> [WHAT THE TASK ASKS]: Within the material below, locate the line with "yields zero outputs." and the line with "state_d = state_q;", then return those two lines and all lines between them, exactly as written.

> [INPUT]:

[src/rtl/zx_mem_pager_if.sv]
// Bus bundle between the Z80 CPU side and the memory pager.
// Latency: none; this is only a grouping of nets.
// Backpressure: none; the Z80 bus has no stall path through this bundle.
//
// Ports (master = CPU/bus side, slave = pager):
//   A, D, nM1, nMREQ, nIORQ, nRD, nWR : CPU bus, driven by the master
//   ram_addr, rom_addr, sel_rom, sel_trdos, ram_we, vid_page,
//   pager_q, locked                    : memory-array controls, driven by the pager
interface zx_mem_pager_if #(
    parameter int PAGE_BITS = 3
);
    logic [15:0]             A;
    logic [7:0]              D;
    logic                    nM1;
    logic                    nMREQ;
    logic                    nIORQ;
    logic                    nRD;
    logic                    nWR;

    logic [13+PAGE_BITS:0]   ram_addr;
    logic [14:0]             rom_addr;
    logic                    sel_rom;
    logic                    sel_trdos;
    logic                    ram_we;
    logic [2:0]              vid_page;
    logic [7:0]              pager_q;
    logic                    locked;

    modport master (
        output A, D, nM1, nMREQ, nIORQ, nRD, nWR,
        input  ram_addr, rom_addr, sel_rom, sel_trdos, ram_we, vid_page, pager_q, locked
    );

    modport slave (
        input  A, D, nM1, nMREQ, nIORQ, nRD, nWR,
        output ram_addr, rom_addr, sel_rom, sel_trdos, ram_we, vid_page, pager_q, locked
    );
endinterface

[src/rtl/zx_mem_pager.sv]
// ZX-Spectrum 128k..1024k memory pager: port-7FFD register, TR-DOS shadow ROM, address map.
// Latency: address/select/we outputs are combinational; pager_q and TR-DOS state update on the CLOCK edge.
// Backpressure: none; the CPU bus is never stalled, each I/O bus cycle writes the register at most once.
//
// Ports:
//   CLOCK    : CPU clock, all state changes on its rising edge
//   RESET_N  : synchronous active-low reset, priority over every other update
//   bus      : zx_mem_pager_if.slave - CPU bus in, RAM/ROM address and selects out
module zx_mem_pager #(
    parameter int PAGE_BITS   = 3,
    parameter bit FULL_DECODE = 1'b0,
    parameter bit TRDOS_EN    = 1'b1
) (
    input  logic           CLOCK,
    input  logic           RESET_N,
    zx_mem_pager_if.slave  bus
);

    typedef enum logic {
        TR_OFF = 1'b0,
        TR_ON  = 1'b1
    } tr_state_t;

    tr_state_t              r_tr_state;
    tr_state_t              w_tr_next;

    logic [7:0]             r_pager;
    logic                   r_wr_seen;

    logic                   w_iow;
    logic                   w_port_hit;
    logic                   w_locked;
    logic                   w_port_wr;
    logic                   w_fetch;
    logic                   w_rom_sel;
    logic                   w_entry_now;
    logic                   w_exit_now;
    logic [PAGE_BITS-1:0]   w_sel_page;
    logic [PAGE_BITS-1:0]   w_page;

    // ------------------------------------------------------------------
    // Port 7FFD write qualification
    // ------------------------------------------------------------------
    assign w_iow = !bus.nIORQ && !bus.nWR && bus.nRD && bus.nM1;

    generate
        if (FULL_DECODE) begin : g_full_decode
            assign w_port_hit = (bus.A == 16'h7FFD);
        end else begin : g_part_decode
            assign w_port_hit = !bus.A[15] && !bus.A[1];
        end
    endgenerate

    // With 6 page bits D5 is a page-number bit, so it cannot double as the lock.
    generate
        if (PAGE_BITS < 6) begin : g_lock
            assign w_locked = r_pager[5];
        end else begin : g_nolock
            assign w_locked = 1'b0;
        end
    endgenerate

    // Only the first cycle of an I/O write counts, so wait states cannot
    // re-sample D and write twice.
    assign w_port_wr = w_iow && !r_wr_seen && w_port_hit && !w_locked;

    always_ff @(posedge CLOCK) begin
        if (!RESET_N) begin
            r_pager   <= 8'h00;
            r_wr_seen <= 1'b0;
        end else begin
            r_wr_seen <= w_iow;
            if (w_port_wr) begin
                r_pager <= bus.D;
            end
        end
    end

    // ------------------------------------------------------------------
    // Page number: low three bits, then Pentagon extension bits D6, D7, D5
    // ------------------------------------------------------------------
    always_comb begin
        w_sel_page = '0;
        for (int i = 0; i < PAGE_BITS; i++) begin
            case (i)
                0, 1, 2: w_sel_page[i] = r_pager[i];
                3:       w_sel_page[i] = r_pager[6];
                4:       w_sel_page[i] = r_pager[7];
                default: w_sel_page[i] = r_pager[5];
            endcase
        end
    end

    always_comb begin
        w_page = '0;
        case (bus.A[15:14])
            2'b00:   w_page = '0;
            2'b01:   w_page = PAGE_BITS'(5);
            2'b10:   w_page = PAGE_BITS'(2);
            default: w_page = w_sel_page;
        endcase
    end

    assign w_rom_sel = r_pager[4];

    // ------------------------------------------------------------------
    // TR-DOS shadow ROM state
    // ------------------------------------------------------------------
    // Interrupt acknowledge has nMREQ high, so it never counts as a fetch.
    assign w_fetch     = !bus.nM1 && !bus.nMREQ;
    assign w_entry_now = TRDOS_EN && w_fetch && (bus.A[15:8] == 8'h3D) && w_rom_sel;
    assign w_exit_now  = w_fetch && (bus.A[15:14] != 2'b00);

    always_ff @(posedge CLOCK) begin
        if (!RESET_N) begin
            r_tr_state <= TR_OFF;
        end else begin
            r_tr_state <= w_tr_next;
        end
    end

    // Dropping rom_sel while ON does not leave; only a fetch above 3FFF does.
    always_comb begin
        w_tr_next = r_tr_state;
        case (r_tr_state)
            TR_OFF:  if (w_entry_now) w_tr_next = TR_ON;
            TR_ON:   if (w_exit_now)  w_tr_next = TR_OFF;
            default: w_tr_next = TR_OFF;
        endcase
    end

    // ------------------------------------------------------------------
    // Outputs
    // ------------------------------------------------------------------
    assign bus.ram_addr  = {w_page, bus.A[13:0]};
    assign bus.rom_addr  = {w_rom_sel, bus.A[13:0]};
    assign bus.sel_rom   = (bus.A[15:14] == 2'b00);
    // The entry fetch itself must already read the TR-DOS ROM.
    assign bus.sel_trdos = (r_tr_state == TR_ON) || w_entry_now;
    assign bus.ram_we    = !bus.nMREQ && !bus.nWR && (bus.A[15:14] != 2'b00);
    assign bus.vid_page  = r_pager[3] ? 3'd7 : 3'd5;
    assign bus.pager_q   = r_pager;
    assign bus.locked    = w_locked;

endmodule
**config.mk**
```make
export PLATFORM = sky130hd
export DESIGN_NAME = mc_sequencer_flat
export DESIGN_NICKNAME = d
export VERILOG_FILES = /design/src/rtl/mc_sequencer_if.sv /design/src/rtl/mc_sequencer.sv /design/src/flat_wrapper.sv
export SDC_FILE = /design/constraint.sdc
export NUM_CORES = 1
export LEC_CHECK = 0
export CORE_ASPECT_RATIO = 0.5
export CORE_UTILIZATION = 49
export CTS_CLUSTER_SIZE = 28
export DETAILED_ROUTE_END_ITERATION = 12
export GPL_ROUTABILITY_DRIVEN = 0
export PLACE_DENSITY_LB_ADDON = 0.12
export SLEW_MARGIN = 30
export SYNTH_ARGS = -nofsm -noshare
export SYNTH_HDL_FRONTEND = slang
export SYNTH_SLANG_ARGS = --single-unit
```
**constraint.sdc**
```tcl
create_clock -name clock -period 4 [get_ports clock]
set_input_delay 0.4 -clock clock [delete_from_list [all_inputs] [get_ports clock]]
set_output_delay 0.4 -clock clock [all_outputs]
set_load 0.02 [all_outputs]
```
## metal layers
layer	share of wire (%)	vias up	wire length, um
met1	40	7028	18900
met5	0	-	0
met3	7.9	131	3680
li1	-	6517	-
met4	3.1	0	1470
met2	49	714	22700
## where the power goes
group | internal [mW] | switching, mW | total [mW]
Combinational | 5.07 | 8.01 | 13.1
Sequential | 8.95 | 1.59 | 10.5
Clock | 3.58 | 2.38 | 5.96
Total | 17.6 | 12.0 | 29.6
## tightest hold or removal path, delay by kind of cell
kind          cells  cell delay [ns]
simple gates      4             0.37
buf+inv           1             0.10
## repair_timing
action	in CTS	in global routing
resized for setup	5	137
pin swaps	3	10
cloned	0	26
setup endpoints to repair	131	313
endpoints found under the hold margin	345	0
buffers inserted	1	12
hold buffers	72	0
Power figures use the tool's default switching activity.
File: src/rtl/grf_dump_reader.sv
// grf_dump_reader
// Streams a masked snapshot of the general register file out over a
// valid/ready beat interface. Addresses are presented on a dedicated GRF
// read port one register at a time, lowest selected register first. The
// combinational read data, which already includes the GRF same-cycle write
// bypass, is captured into a single output register stage.

module grf_dump_reader #(
    parameter bit SKIP_ZERO = 1'b1
) (
    input  logic        clk,
    input  logic        reset,
    input  logic        dump_req,
    input  logic [31:0] dump_mask,
    output logic [4:0]  rd_addr,
    input  logic [31:0] rd_data,
    output logic        out_valid,
    input  logic        out_ready,
    output logic [4:0]  out_index,
    output logic [31:0] out_data,
    output logic        out_last,
    output logic        dump_busy,
    output logic        dump_done,
    output logic [5:0]  dump_count
);

    typedef enum logic [1:0] {
        IDLE  = 2'd0,
        SCAN  = 2'd1,
        DRAIN = 2'd2
    } state_t;

    state_t      state;

    // Registers selected for this dump that have not been loaded yet.
    logic [31:0] pending;

    // Priority encode the lowest set bit; an empty vector maps to 0.
    function automatic logic [4:0] lowest_set(input logic [31:0] v);
        logic [4:0] idx;
        idx = '0;
        for (int i = 31; i >= 0; i--) begin
            if (v[i]) begin
                idx = 5'(i);
            end
        end
        return idx;
    endfunction

    // Effective mask at acceptance: $0 is suppressed when SKIP_ZERO is set.
    function automatic logic [31:0] effective_mask(input logic [31:0] m);
        logic [31:0] r;
        r = m;
        if (SKIP_ZERO) begin
            r[0] = 1'b0;
        end
        return r;
    endfunction

    logic        handshake;
    logic        pending_any;
    logic        load;
    logic [31:0] pending_after_load;

    // The read port always points at the next register to be captured, so
    // a write retiring in that cycle is seen through the GRF bypass.
    assign rd_addr            = lowest_set(pending);
    assign pending_any        = (pending != 32'd0);
    assign handshake          = out_valid && out_ready;
    // The output stage can take a new beat when it is empty or being drained
    // in this very cycle.
    assign load               = (state == SCAN) && pending_any && (!out_valid || out_ready);
    // Clearing the lowest set bit is the same as clearing bit rd_addr.
    assign pending_after_load = pending & (pending - 32'd1);

    // Control FSM, selection bookkeeping and the registered output beat.
    always_ff @(posedge clk or negedge reset) begin
        if (!reset) begin
            state      <= IDLE;
            pending    <= '0;
            out_valid  <= 1'b0;
            out_data   <= '0;
            out_index  <= '0;
            out_last   <= 1'b0;
            dump_busy  <= 1'b0;
            dump_done  <= 1'b0;
            dump_count <= '0;
        end else begin
            dump_done <= 1'b0;

            if (handshake) begin
                dump_count <= dump_count + 6'd1;
            end

            // ---- read port -> output beat register ----
            if (load) begin
                out_data  <= rd_data;
                out_index <= rd_addr;
                out_last  <= (pending_after_load == 32'd0);
                out_valid <= 1'b1;
                pending   <= pending_after_load;
            end else if (handshake) begin
                out_valid <= 1'b0;
            end

            case (state)
                IDLE: begin
                    // Requests arriving while a dump is in flight are dropped,
                    // because they are only looked at here.
                    if (dump_req) begin
                        pending    <= effective_mask(dump_mask);
                        dump_count <= '0;
                        dump_busy  <= 1'b1;
                        state      <= SCAN;
                    end
                end
                SCAN: begin
                    if (!pending_any) begin
                        // Empty selection: finish without emitting a beat.
                        state     <= IDLE;
                        dump_busy <= 1'b0;
                        dump_done <= 1'b1;
                    end else if (load && (pending_after_load == 32'd0)) begin
                        state <= DRAIN;
                    end
                end
                DRAIN: begin
                    // Only the final beat can be in flight here.
                    if (handshake && out_last) begin
                        state     <= IDLE;
                        dump_busy <= 1'b0;
                        dump_done <= 1'b1;
                    end
                end
                default: begin
                    state <= IDLE;
                end
            endcase
        end
    end

endmodule
===== config.mk =====
export PLATFORM = sky130hd
export DESIGN_NAME = mul16_seq_flat
export DESIGN_NICKNAME = d
export VERILOG_FILES = /design/src/rtl/mul16_seq_if.sv /design/src/rtl/mul16_seq.sv /design/src/flat_wrapper.sv
export SDC_FILE = /design/constraint.sdc
export NUM_CORES = 1
export LEC_CHECK = 0
export CORE_MARGIN = 4
export CORE_UTILIZATION = 58
export CTS_CLUSTER_DIAMETER = 50
export DETAILED_ROUTE_END_ITERATION = 12
export PLACE_DENSITY_LB_ADDON = 0.1
export SLEW_MARGIN = 20
export SYNTH_ARGS = -nofsm -noshare
export SYNTH_HDL_FRONTEND = slang
export SYNTH_HIERARCHICAL = 1
export SYNTH_SLANG_ARGS = --single-unit

===== constraint.sdc =====
create_clock -name clk -period 10.25 [get_ports clk]
set_input_delay 1.025 -clock clk [delete_from_list [all_inputs] [get_ports clk]]
set_output_delay 1.025 -clock clk [all_outputs]
set_load 0.005 [all_outputs]
===== src/rtl/hs_rr_arbiter.sv =====
// Round-robin arbiter sharing one valid/ready receive port among N bursting requesters.
// The port is locked to one owner per burst; released on valid drop or after MAX_BURST beats.
//
// state   | meaning
// IDLE    | no owner; pick the first valid requester at or after ptr
// GRANT   | owner routed to the downstream port; beats counted
// RELEASE | one dead cycle with the port undriven before the next grant
module hs_rr_arbiter #(
  parameter int N         = 4,
  parameter int DW        = 16,
  parameter int MAX_BURST = 16
) (
  input  logic            clk,
  input  logic            rst_n,
  input  logic [N-1:0]    req_valid,
  input  logic [N*DW-1:0] req_data,
  output logic [N-1:0]    req_ready,
  output logic            m_valid,
  output logic [DW-1:0]   m_data,
  input  logic            m_ready,
  output logic [N-1:0]    grant,
  output logic            busy
);

  localparam int PW = (N > 1) ? $clog2(N) : 1;
  localparam logic [7:0] CNT_LAST = 8'(MAX_BURST - 1);

  typedef enum logic [1:0] {
    IDLE    = 2'd0,
    GRANT   = 2'd1,
    RELEASE = 2'd2
  } state_t;

  state_t          state_q, state_d;
  logic [N-1:0]    grant_q, grant_d;
  logic [PW-1:0]   ptr_q, ptr_d;
  logic [7:0]      cnt_q, cnt_d;

  logic [PW-1:0]   owner;
  logic [N-1:0]    pick;
  logic            beat;

  always_comb begin
    owner = '0;
    for (int i = 0; i < N; i++) begin
      if (grant_q[i]) owner = PW'(i);
    end
  end

  // Search upward from ptr, wrapping modulo N; first valid bit wins.
  always_comb begin
    logic [PW-1:0] idx;
    logic          found;
    pick  = '0;
    idx   = '0;
    found = 1'b0;
    for (int k = 0; k < N; k++) begin
      idx = PW'((int'(ptr_q) + k) % N);
      if (!found && req_valid[idx]) begin
        pick[idx] = 1'b1;
        found     = 1'b1;
      end
    end
  end

  // Datapath is steered by the registered grant, so a zero grant yields zero outputs.
  always_comb begin
    m_data = '0;
    for (int i = 0; i < N; i++) begin
      m_data = m_data | (req_data[i*DW +: DW] & {DW{grant_q[i]}});
    end
  end

  assign m_valid   = |(req_valid & grant_q);
  assign req_ready = grant_q & {N{m_ready}};
  assign beat      = m_valid & m_ready;
  assign grant     = grant_q;
  assign busy      = (state_q == GRANT);

  always_comb begin
    state_d = state_q;
    grant_d = grant_q;
    ptr_d   = ptr_q;
    cnt_d   = cnt_q;
    case (state_q)
      IDLE: begin
        if (|req_valid) begin
          grant_d = pick;
          cnt_d   = '0;
          state_d = GRANT;
        end
      end
      GRANT: begin
        if (!m_valid || (beat && (cnt_q == CNT_LAST))) begin
          state_d = RELEASE;
          grant_d = '0;
          ptr_d   = PW'((int'(owner) + 1) % N);
        end
        if (beat) cnt_d = cnt_q + 8'd1;
      end
      RELEASE: begin
        state_d = IDLE;
      end
      default: begin
        state_d = IDLE;
        grant_d = '0;
      end
    endcase
  end

  always_ff @(posedge clk or negedge rst_n) begin
    if (!rst_n) begin
      state_q <= IDLE;
      grant_q <= '0;
      ptr_q   <= '0;
      cnt_q   <= '0;
    end else begin
      state_q <= state_d;
      grant_q <= grant_d;
      ptr_q   <= ptr_d;
      cnt_q   <= cnt_d;
    end
  end

endmodule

> [WRITTEN RESPONSE]:
  // Datapath is steered by the registered grant, so a zero grant yields zero outputs.
  always_comb begin
    m_data = '0;
    for (int i = 0; i < N; i++) begin
      m_data = m_data | (req_data[i*DW +: DW] & {DW{grant_q[i]}});
    end
  end

  assign m_valid   = |(req_valid & grant_q);
  assign req_ready = grant_q & {N{m_ready}};
  assign beat      = m_valid & m_ready;
  assign grant     = grant_q;
  assign busy      = (state_q == GRANT);

  always_comb begin
    state_d = state_q;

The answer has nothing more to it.